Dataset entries
• • • • •
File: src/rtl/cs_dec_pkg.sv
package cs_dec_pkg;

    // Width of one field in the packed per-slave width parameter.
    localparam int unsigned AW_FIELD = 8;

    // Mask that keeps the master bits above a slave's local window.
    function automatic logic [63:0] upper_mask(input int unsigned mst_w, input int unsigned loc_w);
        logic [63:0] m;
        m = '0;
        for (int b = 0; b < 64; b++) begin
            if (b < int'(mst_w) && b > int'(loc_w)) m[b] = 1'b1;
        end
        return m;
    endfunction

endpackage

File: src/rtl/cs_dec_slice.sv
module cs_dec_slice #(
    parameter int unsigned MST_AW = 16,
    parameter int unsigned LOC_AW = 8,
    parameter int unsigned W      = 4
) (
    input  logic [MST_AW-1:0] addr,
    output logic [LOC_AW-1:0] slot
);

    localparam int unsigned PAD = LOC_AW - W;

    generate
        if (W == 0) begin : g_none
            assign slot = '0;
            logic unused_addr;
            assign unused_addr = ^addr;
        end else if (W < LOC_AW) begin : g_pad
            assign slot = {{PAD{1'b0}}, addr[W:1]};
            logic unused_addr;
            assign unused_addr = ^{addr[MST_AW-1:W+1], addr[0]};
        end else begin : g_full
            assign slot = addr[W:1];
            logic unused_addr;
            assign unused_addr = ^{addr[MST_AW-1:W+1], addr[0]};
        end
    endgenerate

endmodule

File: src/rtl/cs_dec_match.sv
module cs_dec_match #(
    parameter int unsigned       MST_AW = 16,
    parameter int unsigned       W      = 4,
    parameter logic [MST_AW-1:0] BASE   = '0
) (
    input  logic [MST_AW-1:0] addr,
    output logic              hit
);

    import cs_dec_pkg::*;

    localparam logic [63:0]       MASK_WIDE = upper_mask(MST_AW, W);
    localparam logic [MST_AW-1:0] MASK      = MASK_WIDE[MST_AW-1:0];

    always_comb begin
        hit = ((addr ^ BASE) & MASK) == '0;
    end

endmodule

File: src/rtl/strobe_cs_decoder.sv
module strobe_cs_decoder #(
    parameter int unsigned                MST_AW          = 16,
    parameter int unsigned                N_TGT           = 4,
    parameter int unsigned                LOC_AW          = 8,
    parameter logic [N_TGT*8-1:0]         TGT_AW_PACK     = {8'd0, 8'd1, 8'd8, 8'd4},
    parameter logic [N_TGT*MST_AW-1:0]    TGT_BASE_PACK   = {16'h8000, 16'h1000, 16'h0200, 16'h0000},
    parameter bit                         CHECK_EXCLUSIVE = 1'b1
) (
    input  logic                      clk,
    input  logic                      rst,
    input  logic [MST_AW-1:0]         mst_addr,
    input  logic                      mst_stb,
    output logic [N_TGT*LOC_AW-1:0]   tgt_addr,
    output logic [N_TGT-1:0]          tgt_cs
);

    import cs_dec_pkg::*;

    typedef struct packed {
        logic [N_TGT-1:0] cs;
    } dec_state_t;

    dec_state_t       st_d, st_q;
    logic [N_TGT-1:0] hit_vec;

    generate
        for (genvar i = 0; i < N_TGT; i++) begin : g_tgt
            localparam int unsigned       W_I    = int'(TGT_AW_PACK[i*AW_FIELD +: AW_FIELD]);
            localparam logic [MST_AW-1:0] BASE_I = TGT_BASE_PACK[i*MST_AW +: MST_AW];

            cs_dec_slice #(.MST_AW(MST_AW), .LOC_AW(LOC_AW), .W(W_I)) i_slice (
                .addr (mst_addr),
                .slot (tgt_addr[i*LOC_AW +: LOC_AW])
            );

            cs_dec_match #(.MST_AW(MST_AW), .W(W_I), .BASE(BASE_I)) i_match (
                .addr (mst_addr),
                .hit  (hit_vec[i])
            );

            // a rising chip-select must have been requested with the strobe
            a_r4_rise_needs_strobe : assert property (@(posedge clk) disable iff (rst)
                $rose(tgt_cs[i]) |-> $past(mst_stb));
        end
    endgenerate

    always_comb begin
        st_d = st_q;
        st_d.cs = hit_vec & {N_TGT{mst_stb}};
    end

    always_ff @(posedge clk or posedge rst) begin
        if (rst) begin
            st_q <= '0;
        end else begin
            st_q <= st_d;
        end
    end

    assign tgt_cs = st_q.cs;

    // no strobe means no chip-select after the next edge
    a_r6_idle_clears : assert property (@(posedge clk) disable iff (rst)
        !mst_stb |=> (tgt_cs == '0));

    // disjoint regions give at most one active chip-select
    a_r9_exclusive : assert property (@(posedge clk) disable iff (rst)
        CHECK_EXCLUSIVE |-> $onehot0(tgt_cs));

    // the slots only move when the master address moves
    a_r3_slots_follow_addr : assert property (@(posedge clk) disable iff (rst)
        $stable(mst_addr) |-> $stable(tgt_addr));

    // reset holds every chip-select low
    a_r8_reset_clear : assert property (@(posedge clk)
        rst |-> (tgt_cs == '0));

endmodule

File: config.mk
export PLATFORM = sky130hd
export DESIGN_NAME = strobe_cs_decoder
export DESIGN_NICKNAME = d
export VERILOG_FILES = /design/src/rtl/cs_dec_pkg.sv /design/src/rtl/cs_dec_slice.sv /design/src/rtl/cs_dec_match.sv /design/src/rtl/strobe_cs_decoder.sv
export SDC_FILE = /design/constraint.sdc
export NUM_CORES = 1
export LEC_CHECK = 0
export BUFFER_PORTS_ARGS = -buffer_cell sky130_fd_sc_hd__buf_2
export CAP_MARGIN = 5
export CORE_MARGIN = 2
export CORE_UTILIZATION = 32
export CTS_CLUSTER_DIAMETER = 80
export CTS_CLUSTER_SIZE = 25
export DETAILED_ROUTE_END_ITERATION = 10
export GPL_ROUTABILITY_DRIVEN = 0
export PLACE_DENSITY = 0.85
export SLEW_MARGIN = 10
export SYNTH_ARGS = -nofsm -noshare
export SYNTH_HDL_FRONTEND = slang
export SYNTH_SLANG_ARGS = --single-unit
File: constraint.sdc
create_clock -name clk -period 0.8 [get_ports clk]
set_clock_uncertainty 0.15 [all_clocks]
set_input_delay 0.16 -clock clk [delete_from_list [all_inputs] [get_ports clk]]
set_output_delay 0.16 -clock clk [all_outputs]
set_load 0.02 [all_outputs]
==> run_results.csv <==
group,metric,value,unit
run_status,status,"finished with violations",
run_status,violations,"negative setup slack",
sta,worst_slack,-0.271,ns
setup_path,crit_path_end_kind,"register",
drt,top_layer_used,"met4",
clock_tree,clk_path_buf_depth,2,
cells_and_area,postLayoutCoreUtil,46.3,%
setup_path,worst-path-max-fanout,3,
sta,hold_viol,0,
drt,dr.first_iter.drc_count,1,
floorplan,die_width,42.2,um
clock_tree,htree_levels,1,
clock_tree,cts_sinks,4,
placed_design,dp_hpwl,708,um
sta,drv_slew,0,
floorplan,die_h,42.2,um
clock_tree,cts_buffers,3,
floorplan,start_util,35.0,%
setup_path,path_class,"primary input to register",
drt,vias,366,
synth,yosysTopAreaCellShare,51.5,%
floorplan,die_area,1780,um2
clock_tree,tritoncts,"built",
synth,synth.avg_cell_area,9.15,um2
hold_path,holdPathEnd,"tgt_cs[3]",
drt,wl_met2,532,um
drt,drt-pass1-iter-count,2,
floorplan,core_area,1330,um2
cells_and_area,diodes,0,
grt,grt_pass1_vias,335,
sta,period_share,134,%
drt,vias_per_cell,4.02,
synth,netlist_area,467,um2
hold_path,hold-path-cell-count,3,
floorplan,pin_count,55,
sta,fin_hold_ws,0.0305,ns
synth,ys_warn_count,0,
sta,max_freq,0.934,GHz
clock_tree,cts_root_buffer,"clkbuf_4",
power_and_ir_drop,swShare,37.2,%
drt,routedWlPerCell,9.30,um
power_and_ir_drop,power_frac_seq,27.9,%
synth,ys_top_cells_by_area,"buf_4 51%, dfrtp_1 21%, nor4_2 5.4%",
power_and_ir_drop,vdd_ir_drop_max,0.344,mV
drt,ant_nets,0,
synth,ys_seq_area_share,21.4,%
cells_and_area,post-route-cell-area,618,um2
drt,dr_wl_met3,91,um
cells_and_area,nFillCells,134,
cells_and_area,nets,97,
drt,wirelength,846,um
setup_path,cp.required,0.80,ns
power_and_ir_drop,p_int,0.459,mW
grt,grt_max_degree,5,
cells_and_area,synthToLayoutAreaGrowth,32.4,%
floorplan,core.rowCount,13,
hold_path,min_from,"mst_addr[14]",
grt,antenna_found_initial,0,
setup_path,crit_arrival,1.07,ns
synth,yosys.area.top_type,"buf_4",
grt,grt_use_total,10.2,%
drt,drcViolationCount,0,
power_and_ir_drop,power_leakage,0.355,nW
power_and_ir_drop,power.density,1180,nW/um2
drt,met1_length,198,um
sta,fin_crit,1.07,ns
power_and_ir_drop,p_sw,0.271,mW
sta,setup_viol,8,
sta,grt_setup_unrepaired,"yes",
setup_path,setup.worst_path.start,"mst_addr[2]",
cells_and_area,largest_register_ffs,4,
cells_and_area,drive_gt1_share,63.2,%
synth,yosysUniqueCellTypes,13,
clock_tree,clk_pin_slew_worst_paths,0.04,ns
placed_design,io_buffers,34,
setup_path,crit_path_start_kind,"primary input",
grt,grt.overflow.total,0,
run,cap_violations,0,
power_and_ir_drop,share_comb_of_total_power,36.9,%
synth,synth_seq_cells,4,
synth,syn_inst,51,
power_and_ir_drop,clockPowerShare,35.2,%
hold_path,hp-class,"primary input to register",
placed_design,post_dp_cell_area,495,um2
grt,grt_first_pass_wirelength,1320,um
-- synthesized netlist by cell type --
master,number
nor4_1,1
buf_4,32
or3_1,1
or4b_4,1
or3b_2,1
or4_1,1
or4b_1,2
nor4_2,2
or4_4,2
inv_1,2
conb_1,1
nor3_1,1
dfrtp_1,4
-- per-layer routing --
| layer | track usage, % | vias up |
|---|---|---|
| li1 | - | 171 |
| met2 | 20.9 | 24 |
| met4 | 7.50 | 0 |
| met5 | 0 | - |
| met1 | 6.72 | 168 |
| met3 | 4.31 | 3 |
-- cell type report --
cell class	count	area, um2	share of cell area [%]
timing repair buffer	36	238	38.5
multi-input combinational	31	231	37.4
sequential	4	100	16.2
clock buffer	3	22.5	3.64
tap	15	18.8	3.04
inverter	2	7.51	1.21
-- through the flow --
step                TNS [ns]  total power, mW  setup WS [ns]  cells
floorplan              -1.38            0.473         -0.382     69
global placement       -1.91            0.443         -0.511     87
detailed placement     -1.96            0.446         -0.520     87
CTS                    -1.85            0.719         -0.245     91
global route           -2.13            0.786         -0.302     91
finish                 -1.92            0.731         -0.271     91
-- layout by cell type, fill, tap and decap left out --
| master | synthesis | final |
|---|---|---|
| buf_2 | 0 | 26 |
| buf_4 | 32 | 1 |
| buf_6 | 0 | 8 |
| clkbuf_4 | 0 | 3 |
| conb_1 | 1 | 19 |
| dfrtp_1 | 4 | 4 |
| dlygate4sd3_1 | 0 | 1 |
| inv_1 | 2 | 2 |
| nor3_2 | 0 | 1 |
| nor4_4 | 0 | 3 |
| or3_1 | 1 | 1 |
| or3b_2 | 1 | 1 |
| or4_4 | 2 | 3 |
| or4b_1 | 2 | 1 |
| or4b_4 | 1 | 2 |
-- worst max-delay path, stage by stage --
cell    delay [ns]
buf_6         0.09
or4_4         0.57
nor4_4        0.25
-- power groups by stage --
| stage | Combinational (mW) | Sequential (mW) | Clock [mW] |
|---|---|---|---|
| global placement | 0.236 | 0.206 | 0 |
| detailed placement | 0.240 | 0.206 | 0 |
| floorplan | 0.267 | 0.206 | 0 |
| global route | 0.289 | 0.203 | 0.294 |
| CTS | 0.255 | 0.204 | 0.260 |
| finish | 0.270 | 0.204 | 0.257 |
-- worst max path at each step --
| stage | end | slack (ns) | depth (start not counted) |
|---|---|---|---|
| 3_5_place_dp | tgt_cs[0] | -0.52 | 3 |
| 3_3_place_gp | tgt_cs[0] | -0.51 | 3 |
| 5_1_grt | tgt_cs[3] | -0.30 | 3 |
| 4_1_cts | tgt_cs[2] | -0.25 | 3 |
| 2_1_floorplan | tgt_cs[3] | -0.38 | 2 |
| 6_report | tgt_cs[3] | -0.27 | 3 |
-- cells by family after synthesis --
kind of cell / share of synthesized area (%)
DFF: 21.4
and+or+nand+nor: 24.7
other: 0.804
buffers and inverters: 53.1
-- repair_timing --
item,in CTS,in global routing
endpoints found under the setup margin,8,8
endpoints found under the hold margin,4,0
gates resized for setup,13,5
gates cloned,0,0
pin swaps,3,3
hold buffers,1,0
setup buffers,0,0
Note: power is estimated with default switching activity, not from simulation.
• • • • •
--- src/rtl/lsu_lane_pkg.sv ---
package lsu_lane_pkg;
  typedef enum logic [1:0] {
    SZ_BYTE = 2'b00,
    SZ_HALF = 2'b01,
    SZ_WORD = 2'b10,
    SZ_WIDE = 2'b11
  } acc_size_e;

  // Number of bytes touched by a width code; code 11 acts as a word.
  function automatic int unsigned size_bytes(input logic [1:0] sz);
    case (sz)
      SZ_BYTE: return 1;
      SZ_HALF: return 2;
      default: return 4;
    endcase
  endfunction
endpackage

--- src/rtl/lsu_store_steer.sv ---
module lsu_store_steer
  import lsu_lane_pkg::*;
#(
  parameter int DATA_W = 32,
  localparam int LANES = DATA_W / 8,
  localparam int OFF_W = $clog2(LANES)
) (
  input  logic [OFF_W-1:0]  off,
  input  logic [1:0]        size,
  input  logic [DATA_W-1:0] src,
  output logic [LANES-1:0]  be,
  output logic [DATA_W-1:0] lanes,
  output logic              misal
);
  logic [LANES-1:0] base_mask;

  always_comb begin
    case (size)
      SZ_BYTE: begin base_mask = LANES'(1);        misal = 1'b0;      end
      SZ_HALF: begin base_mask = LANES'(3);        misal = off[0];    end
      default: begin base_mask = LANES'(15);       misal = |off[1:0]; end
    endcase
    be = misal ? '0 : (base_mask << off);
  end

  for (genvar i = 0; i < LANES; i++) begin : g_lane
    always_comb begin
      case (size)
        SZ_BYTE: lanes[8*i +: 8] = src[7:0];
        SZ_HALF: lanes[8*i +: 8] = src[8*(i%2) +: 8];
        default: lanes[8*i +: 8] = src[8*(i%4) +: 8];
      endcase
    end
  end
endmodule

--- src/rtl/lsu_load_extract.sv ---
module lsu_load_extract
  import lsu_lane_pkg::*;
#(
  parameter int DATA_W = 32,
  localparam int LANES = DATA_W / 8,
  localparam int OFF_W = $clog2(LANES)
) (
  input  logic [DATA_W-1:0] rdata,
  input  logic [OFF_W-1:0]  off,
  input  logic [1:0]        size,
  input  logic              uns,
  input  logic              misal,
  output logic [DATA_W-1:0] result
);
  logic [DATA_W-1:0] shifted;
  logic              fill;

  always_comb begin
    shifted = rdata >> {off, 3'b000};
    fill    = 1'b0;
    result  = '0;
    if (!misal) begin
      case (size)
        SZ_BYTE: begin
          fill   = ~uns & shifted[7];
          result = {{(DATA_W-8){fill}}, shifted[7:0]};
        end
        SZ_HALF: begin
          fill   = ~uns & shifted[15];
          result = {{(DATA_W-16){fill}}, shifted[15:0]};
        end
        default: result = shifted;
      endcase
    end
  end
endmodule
• • • • •
WORK ORDER:
Out of the data above, return each line where the word "automatic" can be found.

OUTPUT FOR THIS EXERCISE:
    function automatic logic [63:0] upper_mask(input int unsigned mst_w, input int unsigned loc_w);
  function automatic int unsigned size_bytes(input logic [1:0] sz);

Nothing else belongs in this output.